Although it may be difficult to agree on how many more dollars Americans can expect to pay from clean energy legislation, nearly every study concurs on one fact – we can expect energy prices to increase in the future with the passage of a clean energy act. For anyone in the country paying utility bills, from homeowners to property managers to retail owners, this means they can expect to see their electricity prices rise.
So what should we do? Fight legislation?
Hardly. Aside from ecological and health arguments for reducing greenhouse gas emissions and mitigating global climate change, there would be catastrophic impacts on the world’s economy were we to proceed at our current pace of fossil fuel consumption. In fact, most scientists argue that we need to take much more drastic and strict measures at combating climate change than even the more ambitious proposals worldwide are suggesting – meaning many feel that the House and Senate acts would not go far enough in reducing greenhouse gas emissions. Thus, fighting any attempt at curbing greenhouse gas emissions (such as stymieing clean energy legislation or not participating in international climate talks) is near-sighted and irresponsible, because of the enormous toll we would be placing on our future’s environment and economy. The current House and Senate proposals may not be perfect, but they are a step in the right direction – so let’s not let the perfect be the enemy of the good.
A better solution: Energy efficiency!
A better solution: start using less electricity and less energy as we make the shift from fossil fuels to renewable energy. The best way to do this is by reducing energy demand and using energy more efficiently. How does one do that?
A good place to start is with an energy audit of a building, which analyzes the energy usage of a building and recommends measures to improve efficiency. These are often done for free or at a discounted rate by a utility company. Another option is to hire a certified Home Energy Rater, who typically use high-end equipment to thoroughly diagnose a building’s efficiency. It is up to the user to implement the recommend improvements once the audit is complete.

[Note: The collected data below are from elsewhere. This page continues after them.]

## config.mk

```make
export PLATFORM = sky130hd
export DESIGN_NAME = phase_core
export DESIGN_NICKNAME = d
export VERILOG_FILES = /design/src/rtl/phase_core_pkg.sv /design/src/rtl/phase_core_dpath.sv /design/src/rtl/phase_core_ctrl.sv /design/src/rtl/phase_core.sv
export SDC_FILE = /design/constraint.sdc
export NUM_CORES = 1
export LEC_CHECK = 0
export ABC_CLOCK_PERIOD_IN_PS = 5340
export BUFFER_PORTS_ARGS = -buffer_cell sky130_fd_sc_hd__buf_2
export CAP_MARGIN = 20
export CELL_PAD_IN_SITES_DETAIL_PLACEMENT = 0
export CELL_PAD_IN_SITES_GLOBAL_PLACEMENT = 1
export CORE_UTILIZATION = 53
export DETAILED_ROUTE_END_ITERATION = 6
export PLACE_DENSITY = 0.91
export SLEW_MARGIN = 20
export SYNTH_ARGS = -nofsm -noshare
export SYNTH_HDL_FRONTEND = slang
export SYNTH_SLANG_ARGS = --single-unit
```

## constraint.sdc

```tcl
create_clock -name clk -period 5.34 [get_ports clk]
set_input_delay 0.801 -clock clk [delete_from_list [all_inputs] [get_ports clk]]
set_output_delay 0.801 -clock clk [all_outputs]
set_load 0.005 [all_outputs]
```

## src/rtl/phase_core_pkg.sv

```systemverilog
package phase_core_pkg;

  localparam int OPC_W = 4;

  localparam logic [OPC_W-1:0] OPC_ADD = 4'b0001;
  localparam logic [OPC_W-1:0] OPC_AND = 4'b0101;
  localparam logic [OPC_W-1:0] OPC_NOT = 4'b1001;
  localparam logic [OPC_W-1:0] OPC_LDR = 4'b0110;
  localparam logic [OPC_W-1:0] OPC_STR = 4'b0111;
  localparam logic [OPC_W-1:0] OPC_JMP = 4'b1100;

  typedef enum logic [3:0] {
    ST_FETCH,
    ST_FETCH_WAIT,
    ST_DECODE,
    ST_EVAL,
    ST_OPERAND,
    ST_OPER_WAIT,
    ST_EXECUTE,
    ST_STORE,
    ST_STORE_WAIT,
    ST_HALTED
  } phase_e;

  typedef enum logic [1:0] {
    ALU_ADD,
    ALU_AND,
    ALU_NOT
  } alu_e;

  // control-to-datapath strobes, each valid for one enabled cycle
  typedef struct packed {
    logic ldMarPc;
    logic ldIrPc;
    logic ldMarEa;
    logic ldMdrMem;
    logic ldMdrReg;
    logic ldOps;
    logic ldResult;
    alu_e aluSel;
    logic wrRegResult;
    logic wrRegMdr;
    logic ldPcReg;
  } strobe_t;

endpackage

```

## src/rtl/phase_core_dpath.sv

```systemverilog
module phase_core_dpath
  import phase_core_pkg::*;
#(
  parameter int DATA_W = 16,
  parameter int NUM_REGS = 8,
  parameter logic [DATA_W-1:0] RESET_PC = 16'h3000
) (
  input  logic              clk,
  input  logic              rstN,
  input  logic              clkEn,
  input  strobe_t           stb,
  input  logic [DATA_W-1:0] memRdata,
  output logic [DATA_W-1:0] marQ,
  output logic [DATA_W-1:0] mdrQ,
  output logic [DATA_W-1:0] pcQ,
  output logic [OPC_W-1:0]  opcode
);

  localparam int REG_IDX_W = $clog2(NUM_REGS);
  localparam int DST_LSB   = DATA_W - OPC_W - REG_IDX_W;
  localparam int SR1_LSB   = DST_LSB - REG_IDX_W;
  localparam int OFF_W     = SR1_LSB;

  logic [DATA_W-1:0] irQ, opAQ, opBQ, resQ;
  logic [DATA_W-1:0] regQ [NUM_REGS];

  logic [REG_IDX_W-1:0] dstIdx, sr1Idx, sr2Idx;
  logic [DATA_W-1:0]    offExt, sr1Val, sr2Val, dstVal, effAddr, aluOut, regWrData;
  logic                 regWrEn;

  assign opcode  = irQ[DATA_W-1 -: OPC_W];
  assign dstIdx  = irQ[DST_LSB +: REG_IDX_W];
  assign sr1Idx  = irQ[SR1_LSB +: REG_IDX_W];
  assign sr2Idx  = irQ[0 +: REG_IDX_W];
  assign offExt  = {{(DATA_W-OFF_W){irQ[OFF_W-1]}}, irQ[OFF_W-1:0]};
  assign sr1Val  = regQ[sr1Idx];
  assign sr2Val  = regQ[sr2Idx];
  assign dstVal  = regQ[dstIdx];
  assign effAddr = sr1Val + offExt;

  always_comb begin
    unique case (stb.aluSel)
      ALU_AND: aluOut = opAQ & opBQ;
      ALU_NOT: aluOut = ~opAQ;
      default: aluOut = opAQ + opBQ;
    endcase
  end

  assign regWrEn   = stb.wrRegResult | stb.wrRegMdr;
  assign regWrData = stb.wrRegMdr ? mdrQ : resQ;

  // one write port, one register per generated slice
  for (genvar g = 0; g < NUM_REGS; g++) begin : gen_reg
    always_ff @(posedge clk or negedge rstN) begin
      if (!rstN) begin
        regQ[g] <= '0;
      end else if (clkEn && regWrEn && (dstIdx == REG_IDX_W'(g))) begin
        regQ[g] <= regWrData;
      end
    end
  end

  always_ff @(posedge clk or negedge rstN) begin
    if (!rstN) begin
      pcQ  <= RESET_PC;
      irQ  <= '0;
      marQ <= '0;
      mdrQ <= '0;
      opAQ <= '0;
      opBQ <= '0;
      resQ <= '0;
    end else if (clkEn) begin
      if (stb.ldIrPc) begin
        irQ <= memRdata;
        pcQ <= pcQ + 1'b1;
      end else if (stb.ldPcReg) begin
        pcQ <= sr1Val;
      end
      if (stb.ldMarPc)       marQ <= pcQ;
      else if (stb.ldMarEa)  marQ <= effAddr;
      if (stb.ldMdrMem)      mdrQ <= memRdata;
      else if (stb.ldMdrReg) mdrQ <= dstVal;
      if (stb.ldOps) begin
        opAQ <= sr1Val;
        opBQ <= sr2Val;
      end
      if (stb.ldResult) resQ <= aluOut;
    end
  end

endmodule

```

## src/rtl/phase_core_ctrl.sv

```systemverilog
module phase_core_ctrl
  import phase_core_pkg::*;
(
  input  logic             clk,
  input  logic             rstN,
  input  logic             clkEn,
  input  logic             haltReq,
  input  logic             memAck,
  input  logic [OPC_W-1:0] opcode,
  output strobe_t          stb,
  output logic             memReq,
  output logic             memWe,
  output logic             halted
);

  localparam int NUM_OPC = 1 << OPC_W;
  localparam logic [NUM_OPC-1:0] KNOWN_MASK =
    (NUM_OPC'(1) << OPC_ADD) | (NUM_OPC'(1) << OPC_AND) | (NUM_OPC'(1) << OPC_NOT) |
    (NUM_OPC'(1) << OPC_LDR) | (NUM_OPC'(1) << OPC_STR) | (NUM_OPC'(1) << OPC_JMP);

  phase_e stateQ, stateNext;
  logic   reqQ, reqNext, weQ, weNext;
  logic [NUM_OPC-1:0] opHot;
  logic   isAdd, isAnd, isNot, isLdr, isStr, isJmp, isAlu, isOther;

  // one-hot opcode decoder
  for (genvar g = 0; g < NUM_OPC; g++) begin : gen_dec
    assign opHot[g] = (opcode == OPC_W'(g));
  end

  assign isAdd   = opHot[OPC_ADD];
  assign isAnd   = opHot[OPC_AND];
  assign isNot   = opHot[OPC_NOT];
  assign isLdr   = opHot[OPC_LDR];
  assign isStr   = opHot[OPC_STR];
  assign isJmp   = opHot[OPC_JMP];
  assign isAlu   = isAdd | isAnd | isNot;
  assign isOther = |(opHot & ~KNOWN_MASK);

  always_comb begin
    stb       = '0;
    stb.aluSel = ALU_ADD;
    stateNext = stateQ;
    reqNext   = reqQ;
    weNext    = weQ;
    unique case (stateQ)
      ST_FETCH: begin
        if (haltReq) begin
          stateNext = ST_HALTED;
        end else begin
          stb.ldMarPc = 1'b1;
          reqNext     = 1'b1;
          weNext      = 1'b0;
          stateNext   = ST_FETCH_WAIT;
        end
      end
      ST_FETCH_WAIT: begin
        if (memAck) begin
          stb.ldIrPc = 1'b1;
          reqNext    = 1'b0;
          stateNext  = ST_DECODE;
        end
      end
      ST_DECODE: begin
        if (isAlu)              stateNext = ST_OPERAND;
        else if (isLdr | isStr) stateNext = ST_EVAL;
        else if (isJmp)         stateNext = ST_EXECUTE;
        else if (isOther)       stateNext = ST_FETCH;
        else                    stateNext = ST_FETCH;
      end
      ST_EVAL: begin
        stb.ldMarEa = 1'b1;
        stateNext   = ST_OPERAND;
      end
      ST_OPERAND: begin
        if (isLdr) begin
          reqNext   = 1'b1;
          weNext    = 1'b0;
          stateNext = ST_OPER_WAIT;
        end else if (isStr) begin
          stb.ldMdrReg = 1'b1;
          stateNext    = ST_STORE;
        end else begin
          stb.ldOps = 1'b1;
          stateNext = ST_EXECUTE;
        end
      end
      ST_OPER_WAIT: begin
        if (memAck) begin
          stb.ldMdrMem = 1'b1;
          reqNext      = 1'b0;
          stateNext    = ST_STORE;
        end
      end
      ST_EXECUTE: begin
        if (isJmp) begin
          stb.ldPcReg = 1'b1;
          stateNext   = ST_FETCH;
        end else begin
          stb.ldResult = 1'b1;
          stb.aluSel   = isAnd ? ALU_AND : (isNot ? ALU_NOT : ALU_ADD);
          stateNext    = ST_STORE;
        end
      end
      ST_STORE: begin
        if (isStr) begin
          reqNext   = 1'b1;
          weNext    = 1'b1;
          stateNext = ST_STORE_WAIT;
        end else if (isLdr) begin
          stb.wrRegMdr = 1'b1;
          stateNext    = ST_FETCH;
        end else begin
          stb.wrRegResult = 1'b1;
          stateNext       = ST_FETCH;
        end
      end
      ST_STORE_WAIT: begin
        if (memAck) begin
          reqNext   = 1'b0;
          weNext    = 1'b0;
          stateNext = ST_FETCH;
        end
      end
      ST_HALTED: begin
        if (!haltReq) stateNext = ST_FETCH;
      end
      default: stateNext = ST_FETCH;
    endcase
  end

  always_ff @(posedge clk or negedge rstN) begin
    if (!rstN) begin
      stateQ <= ST_FETCH;
      reqQ   <= 1'b0;
      weQ    <= 1'b0;
    end else if (clkEn) begin
      stateQ <= stateNext;
      reqQ   <= reqNext;
      weQ    <= weNext;
    end
  end

  assign memReq = reqQ;
  assign memWe  = weQ;
  assign halted = (stateQ == ST_HALTED);

endmodule

```

## src/rtl/phase_core.sv

```systemverilog
module phase_core
  import phase_core_pkg::*;
#(
  parameter int DATA_W = 16,
  parameter int NUM_REGS = 8,
  parameter logic [DATA_W-1:0] RESET_PC = 16'h3000
) (
  input  logic              clk,
  input  logic              rstN,
  input  logic              clkEn,
  input  logic              haltReq,
  input  logic              memAck,
  input  logic [DATA_W-1:0] memRdata,
  output logic              memReq,
  output logic              memWe,
  output logic [DATA_W-1:0] memAddr,
  output logic [DATA_W-1:0] memWdata,
  output logic              halted,
  output logic [DATA_W-1:0] pcOut
);

  strobe_t          stbBus;
  logic [OPC_W-1:0] opcode;

  phase_core_ctrl ctrl_i (
    .clk     (clk),
    .rstN    (rstN),
    .clkEn   (clkEn),
    .haltReq (haltReq),
    .memAck  (memAck),
    .opcode  (opcode),
    .stb     (stbBus),
    .memReq  (memReq),
    .memWe   (memWe),
    .halted  (halted)
  );

  phase_core_dpath #(
    .DATA_W   (DATA_W),
    .NUM_REGS (NUM_REGS),
    .RESET_PC (RESET_PC)
  ) dpath_i (
    .clk      (clk),
    .rstN     (rstN),
    .clkEn    (clkEn),
    .stb      (stbBus),
    .memRdata (memRdata),
    .marQ     (memAddr),
    .mdrQ     (memWdata),
    .pcQ      (pcOut),
    .opcode   (opcode)
  );

endmodule

```

==> flow_metrics.env <==
export IMPL_synth_cell_type_count=71
export IMPL_pre_cts_ws_ns=1.32
export IMPL_fin_ws_ns=1.35
export IMPL_dpl_cell_count=1760
export IMPL_cp_slowest_cell="dfrtp_2"
export IMPL_grt_use_total_pct=29.2
export IMPL_ys_ff_latch=246
export IMPL_timing_hold_ws_ns=0.306
export IMPL_dieArea_um2=28100
export IMPL_p_leak_uw=0.00733
export IMPL_netlist_area_um2=14600
export IMPL_critPathTopFamily="compound AO/OA/AOI/OAI gates"
export IMPL_synthToLayoutAreaGrowth_pct=11.0
export IMPL_postCtsSetupRepairBufs=0
export IMPL_vdd_drop_max_uv=292
export IMPL_ctsResizeCount=0
export IMPL_fin_worst_skew_ns=0.0121
export IMPL_r2r_start="dpath_i.irQ[6]"
export IMPL_layout_min_cycle_time_ns=3.99
export IMPL_r2r_end="dpath_i.marQ[14]"
export IMPL_stdcell_count=1813
export IMPL_synth_main_ff_cell="dfrtp_1"
export IMPL_nets=1507
export IMPL_yosysSeqAreaShare_pct=42.3
export IMPL_num_io_pins=72
export IMPL_grt_pass1_wl_mm=63.9
export IMPL_portBuffers=71
export IMPL_hold_viol=0
export IMPL_wl_per_cell_um=22.1
export IMPL_syn_num_nets=1478
export IMPL_setup_viol=0
export IMPL_die_x_um=168
export IMPL_rsz0062_at_grt="false"
export IMPL_p_per_area_nw_per_um2=522
export IMPL_synth_edff_count=0
export IMPL_arrival_ns=4.48
export IMPL_cp_depth=12
export IMPL_wirelength_mm=40.0
export IMPL_clock_sinks=246
export IMPL_num_vias=11490
export IMPL_synth_async_reset_ratio_pct=100
export IMPL_fin_util_pct=60.0
export IMPL_htree_levels=1
export IMPL_die_h_um=168
export IMPL_coreArea_um2=27000
export IMPL_drcViolationCount=0
export IMPL_fin_setup_tns_ns=0
export IMPL_grt_pass1_vias=11660
export IMPL_fmax_ghz=0.251
export IMPL_insertion_delay_ns=0.55
export IMPL_rr_worst_depth=12
export IMPL_place_congestion=0.907
export IMPL_path_cells="buf_4 > mux4_2 > mux2i_1 > inv_1 > ha_1 > o211a_1 > o31ai_1 > a211oi_1 > o21ai_0 > and3_1 > o311ai_0 > o21a_1"
export IMPL_worst_pin_slew_ns=1.03
export IMPL_maxSlewViolCount=0
export IMPL_worstSetupStartpoint="dpath_i.irQ[6]"
export IMPL_clock_path_buffers=3
export IMPL_required_ns=5.83
export IMPL_cts_tree="yes"
export IMPL_crit_buf_inv=2
export IMPL_path_class="reg2reg"
export IMPL_dr_pass1_iters=5
export IMPL_crit_path_end="dpath_i.marQ[14]"
export IMPL_status="finished clean"
export IMPL_drtIter0Drc=858
export IMPL_cap_viol_max_count=0
export IMPL_maxSlewHeadroom_pct=31.0
export IMPL_cts_hold_buf=0
export IMPL_vias_per_cell=6.34
export IMPL_start_kind="register"
export IMPL_cts_root_buf="clkbuf_16"
export IMPL_holdCritPathClass="in2async"
export IMPL_start_util_pct=54.0
export IMPL_grt_max_degree=107
export IMPL_cp_max_fo=20
export IMPL_synthCells=1421
export IMPL_rows=60
export IMPL_drive_gt1_share_pct=20.6
export IMPL_final_period_utilization_pct=74.7
export IMPL_slowest_delay_ns=0.77
export IMPL_clk_pin_slew_ns=0.06
export IMPL_cts_made_buffers=29
export IMPL_antenna_found_initial=0
export IMPL_regToRegSetupSlack_ns=1.35
export IMPL_overflow=0
export IMPL_dp_hpwl_mm=27.8
export IMPL_antenna_left=0
export IMPL_crit_path_end_kind="register"
export IMPL_yosys_warnings=0
export IMPL_n_antenna_cell=0
export IMPL_avgSynthCellArea_um2=10.2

Another recommendation is to have the systems of the building commissioned. Commissioning entails hiring a commissioning agent to come inspect elements of the building – such as the HVAC system, lighting, water heating – and make sure they are all operating at maximum efficiency and as they were intended to do. Then the agent will make the adjustments to correct any deficiencies and have the systems running at optimal performance levels.
For a larger building or commercial space (such as an office or retail store), one can attempt to implement an overhaul in operations and management that will demand less energy use by the individuals occupying the space. There are several programs that exist which provide guidelines for instituting these changes, which include such recommendations as switching to more efficient appliance to informing building occupants about energy-saving techniques.
In any approach, it is important to use the tools and information available and put them to use. Whether this is the latest in IT or simply common sense that should be shared, applying intelligence to our system of energy consumption will reap huge rewards.